Año nuevo, vida nueva

La noticia nos ha llegado a través del diario sensacionalista Se & Hör: La cantante estadounidense Britney Spears, ha prometido, tras el sonido de las tradicionales doce campanadas del Año Nuevo, renunciar por completo al sexo durante los primeros seis meses del 2007.
La primera sorprendida por tan drástico anuncio ha sido, sin duda, la mismísima reina del pop, quien sufrió un desvanecimiento en pleno escenario, acaso tras analizar con mayor detenimiento las verdaderas implicaciones de su abstinencia sexual. Spears se encontraba trabajando como anfitriona de fin de año en el Ceasar Palace de Las Vegas.

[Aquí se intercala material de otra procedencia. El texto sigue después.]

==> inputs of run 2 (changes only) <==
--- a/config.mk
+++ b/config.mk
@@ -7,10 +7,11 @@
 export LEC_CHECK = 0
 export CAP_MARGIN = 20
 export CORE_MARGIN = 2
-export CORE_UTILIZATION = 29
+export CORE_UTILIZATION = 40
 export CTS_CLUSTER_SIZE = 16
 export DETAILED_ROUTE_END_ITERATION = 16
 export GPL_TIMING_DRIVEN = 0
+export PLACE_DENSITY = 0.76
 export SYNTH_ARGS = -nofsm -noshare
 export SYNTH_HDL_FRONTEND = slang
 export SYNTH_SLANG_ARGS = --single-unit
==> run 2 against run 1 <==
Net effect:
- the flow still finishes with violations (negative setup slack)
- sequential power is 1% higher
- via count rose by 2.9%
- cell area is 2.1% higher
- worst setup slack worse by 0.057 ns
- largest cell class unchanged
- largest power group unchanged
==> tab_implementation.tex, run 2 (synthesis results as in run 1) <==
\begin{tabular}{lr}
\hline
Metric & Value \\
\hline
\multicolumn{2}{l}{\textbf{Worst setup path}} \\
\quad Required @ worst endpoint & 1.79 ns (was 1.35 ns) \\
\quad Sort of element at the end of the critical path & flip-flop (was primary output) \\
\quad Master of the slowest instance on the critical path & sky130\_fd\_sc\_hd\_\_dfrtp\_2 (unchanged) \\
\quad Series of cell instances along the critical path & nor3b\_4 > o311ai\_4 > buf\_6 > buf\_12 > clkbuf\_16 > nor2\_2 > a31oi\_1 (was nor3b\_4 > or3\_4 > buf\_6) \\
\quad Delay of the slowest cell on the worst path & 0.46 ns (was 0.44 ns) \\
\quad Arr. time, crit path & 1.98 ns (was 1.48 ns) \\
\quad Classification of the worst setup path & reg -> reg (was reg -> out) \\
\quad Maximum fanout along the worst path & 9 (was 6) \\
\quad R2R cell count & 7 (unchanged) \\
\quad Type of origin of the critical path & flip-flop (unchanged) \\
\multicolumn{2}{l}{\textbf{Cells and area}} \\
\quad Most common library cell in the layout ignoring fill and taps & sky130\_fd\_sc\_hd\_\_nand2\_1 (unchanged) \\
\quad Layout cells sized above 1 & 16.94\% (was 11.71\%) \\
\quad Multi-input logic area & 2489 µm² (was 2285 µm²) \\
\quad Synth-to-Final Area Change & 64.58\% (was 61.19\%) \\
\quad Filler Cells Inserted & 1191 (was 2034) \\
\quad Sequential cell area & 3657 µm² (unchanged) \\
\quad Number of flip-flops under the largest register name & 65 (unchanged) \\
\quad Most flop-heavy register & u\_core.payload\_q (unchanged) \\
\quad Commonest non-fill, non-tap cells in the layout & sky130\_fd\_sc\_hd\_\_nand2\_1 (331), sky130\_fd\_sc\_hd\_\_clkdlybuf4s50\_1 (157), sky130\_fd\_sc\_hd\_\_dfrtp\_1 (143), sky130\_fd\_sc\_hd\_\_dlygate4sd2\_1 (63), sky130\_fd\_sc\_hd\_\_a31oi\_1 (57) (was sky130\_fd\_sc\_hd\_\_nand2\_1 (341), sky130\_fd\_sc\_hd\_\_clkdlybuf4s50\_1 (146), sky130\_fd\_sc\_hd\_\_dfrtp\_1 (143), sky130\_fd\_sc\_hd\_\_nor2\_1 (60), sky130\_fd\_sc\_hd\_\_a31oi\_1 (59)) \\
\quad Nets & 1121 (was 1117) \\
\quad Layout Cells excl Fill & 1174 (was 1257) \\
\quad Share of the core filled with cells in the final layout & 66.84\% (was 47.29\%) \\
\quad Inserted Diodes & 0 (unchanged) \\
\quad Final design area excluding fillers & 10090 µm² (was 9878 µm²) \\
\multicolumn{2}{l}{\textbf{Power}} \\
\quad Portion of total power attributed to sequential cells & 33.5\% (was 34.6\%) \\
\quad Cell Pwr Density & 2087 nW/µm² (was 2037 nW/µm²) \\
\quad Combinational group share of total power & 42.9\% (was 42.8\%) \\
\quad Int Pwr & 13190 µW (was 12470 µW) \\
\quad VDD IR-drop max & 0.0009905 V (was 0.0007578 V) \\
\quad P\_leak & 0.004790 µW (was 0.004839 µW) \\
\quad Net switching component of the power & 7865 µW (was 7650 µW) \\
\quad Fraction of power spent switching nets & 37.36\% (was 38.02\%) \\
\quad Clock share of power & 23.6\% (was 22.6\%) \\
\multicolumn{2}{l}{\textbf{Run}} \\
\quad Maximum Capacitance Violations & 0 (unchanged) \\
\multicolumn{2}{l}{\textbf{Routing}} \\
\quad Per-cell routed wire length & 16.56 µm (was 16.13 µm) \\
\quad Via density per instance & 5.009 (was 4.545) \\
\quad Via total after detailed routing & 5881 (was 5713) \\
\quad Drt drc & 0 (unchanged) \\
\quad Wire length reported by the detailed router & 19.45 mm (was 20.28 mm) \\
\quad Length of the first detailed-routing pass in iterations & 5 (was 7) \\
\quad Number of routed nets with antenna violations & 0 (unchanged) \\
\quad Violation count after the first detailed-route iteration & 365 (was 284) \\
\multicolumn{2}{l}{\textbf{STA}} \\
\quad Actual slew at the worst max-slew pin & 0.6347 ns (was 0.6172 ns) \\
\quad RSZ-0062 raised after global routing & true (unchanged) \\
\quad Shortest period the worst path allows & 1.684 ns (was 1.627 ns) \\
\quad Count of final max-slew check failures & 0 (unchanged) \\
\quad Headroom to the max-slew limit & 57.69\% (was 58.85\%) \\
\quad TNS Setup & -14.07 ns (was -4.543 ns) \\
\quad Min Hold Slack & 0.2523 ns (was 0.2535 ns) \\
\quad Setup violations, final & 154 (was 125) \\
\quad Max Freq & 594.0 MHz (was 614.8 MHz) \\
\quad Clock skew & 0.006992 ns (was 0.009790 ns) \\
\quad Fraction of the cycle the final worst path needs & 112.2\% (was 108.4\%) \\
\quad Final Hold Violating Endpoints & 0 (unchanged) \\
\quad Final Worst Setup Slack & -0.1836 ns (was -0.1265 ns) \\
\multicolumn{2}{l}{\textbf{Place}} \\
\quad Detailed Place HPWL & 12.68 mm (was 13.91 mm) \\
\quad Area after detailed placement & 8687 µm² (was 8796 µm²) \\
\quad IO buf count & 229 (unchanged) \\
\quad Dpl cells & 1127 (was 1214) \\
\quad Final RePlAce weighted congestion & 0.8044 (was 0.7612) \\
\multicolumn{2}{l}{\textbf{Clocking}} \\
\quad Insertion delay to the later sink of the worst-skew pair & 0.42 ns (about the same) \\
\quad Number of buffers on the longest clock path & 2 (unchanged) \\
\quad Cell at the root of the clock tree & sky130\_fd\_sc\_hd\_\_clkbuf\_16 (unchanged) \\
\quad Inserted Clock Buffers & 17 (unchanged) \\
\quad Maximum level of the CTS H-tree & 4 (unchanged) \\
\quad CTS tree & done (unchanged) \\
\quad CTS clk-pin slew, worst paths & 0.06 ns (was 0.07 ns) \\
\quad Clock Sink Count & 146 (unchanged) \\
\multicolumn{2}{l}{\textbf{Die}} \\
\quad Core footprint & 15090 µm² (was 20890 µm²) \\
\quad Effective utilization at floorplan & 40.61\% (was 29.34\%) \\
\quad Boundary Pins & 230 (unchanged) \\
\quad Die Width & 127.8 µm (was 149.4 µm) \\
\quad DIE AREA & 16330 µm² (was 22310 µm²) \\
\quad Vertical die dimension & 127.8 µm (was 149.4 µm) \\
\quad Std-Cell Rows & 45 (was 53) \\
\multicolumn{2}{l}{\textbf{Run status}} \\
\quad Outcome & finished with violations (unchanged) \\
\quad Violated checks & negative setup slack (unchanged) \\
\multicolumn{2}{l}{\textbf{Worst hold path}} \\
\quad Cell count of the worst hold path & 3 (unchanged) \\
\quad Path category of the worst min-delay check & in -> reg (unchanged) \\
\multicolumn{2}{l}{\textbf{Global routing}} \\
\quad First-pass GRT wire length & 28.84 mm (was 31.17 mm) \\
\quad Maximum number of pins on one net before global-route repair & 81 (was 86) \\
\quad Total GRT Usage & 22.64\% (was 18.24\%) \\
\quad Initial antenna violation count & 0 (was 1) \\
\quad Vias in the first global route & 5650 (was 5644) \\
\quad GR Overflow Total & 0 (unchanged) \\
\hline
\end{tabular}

Pero esta es apenas una de las muchas historias nacidas del empeño humano por plantearse metas extravagantes tan pronto se trasponen las primeras horas de un nuevo año. Buenos propósitos que, al carecer del combustible suficiente, están condenados a quedarse varados en medio del camino y fallecer allí, como simples amagos de rebeldía.
No bien termina de retumbar la duodécima campanada cuando el carismático sujeto con barriga de gaitero pregona a los cuatro vientos su decisión de adoptar una dieta estricta, que no conocerá ni de dulces ni de frituras. “Ya tú veras mi pana que del tiro saldré en las promociones de Out Fat y de la Medicina Sistémica. Además, me voy a meter en un gimnasio cartelúo y voy a sacar unos abdominales tan bien definidos que parecerán tabletas de chocolate”, afirma en medio de la incredulidad de su audiencia.
En una esquina del guateque, el borrachito fuerza su lengua estropajosa para invitar a todos a levantar su copa por un 2007 libre de alcohol: “Hermanos reflexionen, este camino no los llevará a ninguna parte ¡hip! Si ustedes no manejan la caña ¡hip!, la caña los manejará a ustedes ¡hip! Por eso les digo que este año nuevo a mí me conocerán como el dromedario, porque, lo que soy yo, lo único que beberé será agua. He dicho”.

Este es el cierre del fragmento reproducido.